Task goal:
Find the line containing "The clock network fraction" in the entries below. Restate it and each line after it, word for word, up to and including the line containing "The core box".

[Items from a data source]
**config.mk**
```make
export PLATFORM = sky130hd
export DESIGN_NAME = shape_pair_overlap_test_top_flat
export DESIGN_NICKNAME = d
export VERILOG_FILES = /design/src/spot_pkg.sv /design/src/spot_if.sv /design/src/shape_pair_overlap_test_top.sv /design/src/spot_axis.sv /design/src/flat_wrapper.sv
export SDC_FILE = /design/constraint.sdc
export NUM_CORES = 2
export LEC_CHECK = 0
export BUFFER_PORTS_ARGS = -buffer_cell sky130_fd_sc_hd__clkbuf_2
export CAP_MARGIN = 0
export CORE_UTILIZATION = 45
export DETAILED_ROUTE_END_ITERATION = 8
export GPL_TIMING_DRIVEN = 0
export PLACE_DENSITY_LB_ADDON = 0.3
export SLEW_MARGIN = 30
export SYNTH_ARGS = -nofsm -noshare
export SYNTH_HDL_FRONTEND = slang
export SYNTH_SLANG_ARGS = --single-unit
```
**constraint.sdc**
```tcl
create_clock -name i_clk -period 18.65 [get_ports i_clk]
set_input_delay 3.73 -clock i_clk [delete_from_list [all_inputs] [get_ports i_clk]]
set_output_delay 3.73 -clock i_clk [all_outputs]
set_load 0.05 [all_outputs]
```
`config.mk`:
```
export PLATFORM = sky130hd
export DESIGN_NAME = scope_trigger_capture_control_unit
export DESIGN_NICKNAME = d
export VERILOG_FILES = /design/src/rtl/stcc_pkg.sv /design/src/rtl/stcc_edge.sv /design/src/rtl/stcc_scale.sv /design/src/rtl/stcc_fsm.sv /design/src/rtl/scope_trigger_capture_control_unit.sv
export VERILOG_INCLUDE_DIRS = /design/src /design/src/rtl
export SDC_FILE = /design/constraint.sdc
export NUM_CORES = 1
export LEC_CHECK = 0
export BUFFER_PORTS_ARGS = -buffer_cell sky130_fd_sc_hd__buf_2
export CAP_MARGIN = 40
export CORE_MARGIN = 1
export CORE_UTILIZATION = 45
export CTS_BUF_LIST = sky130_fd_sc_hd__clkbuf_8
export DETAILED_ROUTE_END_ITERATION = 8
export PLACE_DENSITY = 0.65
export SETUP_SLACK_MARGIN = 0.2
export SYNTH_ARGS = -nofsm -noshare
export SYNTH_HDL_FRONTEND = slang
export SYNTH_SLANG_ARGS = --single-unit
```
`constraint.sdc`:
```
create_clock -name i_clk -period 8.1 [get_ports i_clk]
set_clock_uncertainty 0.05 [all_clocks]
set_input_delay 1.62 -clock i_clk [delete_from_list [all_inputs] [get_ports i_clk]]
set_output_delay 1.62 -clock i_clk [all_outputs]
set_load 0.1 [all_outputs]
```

==

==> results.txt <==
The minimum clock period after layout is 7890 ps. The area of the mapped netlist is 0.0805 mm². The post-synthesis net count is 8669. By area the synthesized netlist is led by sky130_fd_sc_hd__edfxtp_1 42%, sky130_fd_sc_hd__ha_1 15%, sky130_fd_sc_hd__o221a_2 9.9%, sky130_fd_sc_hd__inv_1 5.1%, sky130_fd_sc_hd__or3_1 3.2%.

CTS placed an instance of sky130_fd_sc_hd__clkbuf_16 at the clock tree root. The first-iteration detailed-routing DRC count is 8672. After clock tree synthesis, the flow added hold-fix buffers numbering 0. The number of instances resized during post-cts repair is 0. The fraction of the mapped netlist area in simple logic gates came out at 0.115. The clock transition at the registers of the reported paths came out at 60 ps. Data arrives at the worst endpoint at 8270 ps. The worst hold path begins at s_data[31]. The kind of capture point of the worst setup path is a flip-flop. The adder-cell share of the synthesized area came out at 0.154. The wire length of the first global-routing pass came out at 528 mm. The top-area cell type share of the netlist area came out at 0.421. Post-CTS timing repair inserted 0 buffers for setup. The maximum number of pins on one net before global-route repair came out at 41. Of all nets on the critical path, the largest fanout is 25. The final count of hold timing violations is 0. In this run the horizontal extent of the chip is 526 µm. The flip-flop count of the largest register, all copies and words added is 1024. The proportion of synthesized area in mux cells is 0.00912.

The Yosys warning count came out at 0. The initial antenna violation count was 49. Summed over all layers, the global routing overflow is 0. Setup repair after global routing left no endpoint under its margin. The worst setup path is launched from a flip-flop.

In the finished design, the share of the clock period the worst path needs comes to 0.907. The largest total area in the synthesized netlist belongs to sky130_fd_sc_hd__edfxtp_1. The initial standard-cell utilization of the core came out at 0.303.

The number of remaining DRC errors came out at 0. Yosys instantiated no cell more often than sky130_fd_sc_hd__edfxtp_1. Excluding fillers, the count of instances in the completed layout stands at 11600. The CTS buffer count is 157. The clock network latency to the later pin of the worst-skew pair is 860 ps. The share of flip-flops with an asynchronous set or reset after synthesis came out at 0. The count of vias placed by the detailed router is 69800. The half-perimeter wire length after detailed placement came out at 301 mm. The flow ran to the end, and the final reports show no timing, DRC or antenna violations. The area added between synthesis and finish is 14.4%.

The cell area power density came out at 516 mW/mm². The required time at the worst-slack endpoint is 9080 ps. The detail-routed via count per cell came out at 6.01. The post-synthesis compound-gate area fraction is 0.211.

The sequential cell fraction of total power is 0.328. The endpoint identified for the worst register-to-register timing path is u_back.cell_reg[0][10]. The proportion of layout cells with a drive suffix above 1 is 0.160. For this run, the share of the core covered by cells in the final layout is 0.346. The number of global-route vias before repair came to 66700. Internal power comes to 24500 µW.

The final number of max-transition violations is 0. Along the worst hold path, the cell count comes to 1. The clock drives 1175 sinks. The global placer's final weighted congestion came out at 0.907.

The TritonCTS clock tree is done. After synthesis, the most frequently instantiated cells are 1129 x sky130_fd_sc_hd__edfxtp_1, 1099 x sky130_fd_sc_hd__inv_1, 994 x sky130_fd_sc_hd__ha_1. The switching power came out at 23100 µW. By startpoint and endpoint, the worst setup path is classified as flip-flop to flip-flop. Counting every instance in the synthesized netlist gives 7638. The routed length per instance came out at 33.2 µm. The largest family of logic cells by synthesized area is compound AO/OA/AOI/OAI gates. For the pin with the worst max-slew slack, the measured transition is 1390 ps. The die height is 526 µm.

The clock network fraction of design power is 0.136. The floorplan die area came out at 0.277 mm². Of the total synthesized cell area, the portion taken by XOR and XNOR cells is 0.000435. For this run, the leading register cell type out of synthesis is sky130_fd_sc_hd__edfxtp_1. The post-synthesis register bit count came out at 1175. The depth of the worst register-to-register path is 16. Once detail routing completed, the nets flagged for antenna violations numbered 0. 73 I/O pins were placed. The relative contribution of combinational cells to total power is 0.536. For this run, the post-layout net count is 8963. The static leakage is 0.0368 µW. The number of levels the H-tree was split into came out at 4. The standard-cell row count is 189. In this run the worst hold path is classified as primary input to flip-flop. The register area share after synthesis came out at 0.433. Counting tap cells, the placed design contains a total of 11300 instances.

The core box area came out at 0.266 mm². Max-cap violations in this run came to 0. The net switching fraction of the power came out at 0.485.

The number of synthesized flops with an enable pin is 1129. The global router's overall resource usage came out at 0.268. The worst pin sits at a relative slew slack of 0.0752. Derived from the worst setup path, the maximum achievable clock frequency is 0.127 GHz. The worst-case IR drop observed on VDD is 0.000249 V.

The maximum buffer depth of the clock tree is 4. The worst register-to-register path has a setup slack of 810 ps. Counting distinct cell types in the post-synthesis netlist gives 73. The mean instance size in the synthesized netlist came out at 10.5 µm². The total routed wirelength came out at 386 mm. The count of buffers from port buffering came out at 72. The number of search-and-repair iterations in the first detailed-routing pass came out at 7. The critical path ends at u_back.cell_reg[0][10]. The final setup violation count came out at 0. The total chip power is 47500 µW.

Answer to this task:
The clock network fraction of design power is 0.136. The floorplan die area came out at 0.277 mm². Of the total synthesized cell area, the portion taken by XOR and XNOR cells is 0.000435. For this run, the leading register cell type out of synthesis is sky130_fd_sc_hd__edfxtp_1. The post-synthesis register bit count came out at 1175. The depth of the worst register-to-register path is 16. Once detail routing completed, the nets flagged for antenna violations numbered 0. 73 I/O pins were placed. The relative contribution of combinational cells to total power is 0.536. For this run, the post-layout net count is 8963. The static leakage is 0.0368 µW. The number of levels the H-tree was split into came out at 4. The standard-cell row count is 189. In this run the worst hold path is classified as primary input to flip-flop. The register area share after synthesis came out at 0.433. Counting tap cells, the placed design contains a total of 11300 instances.

The core box area came out at 0.266 mm². Max-cap violations in this run came to 0. The net switching fraction of the power came out at 0.485.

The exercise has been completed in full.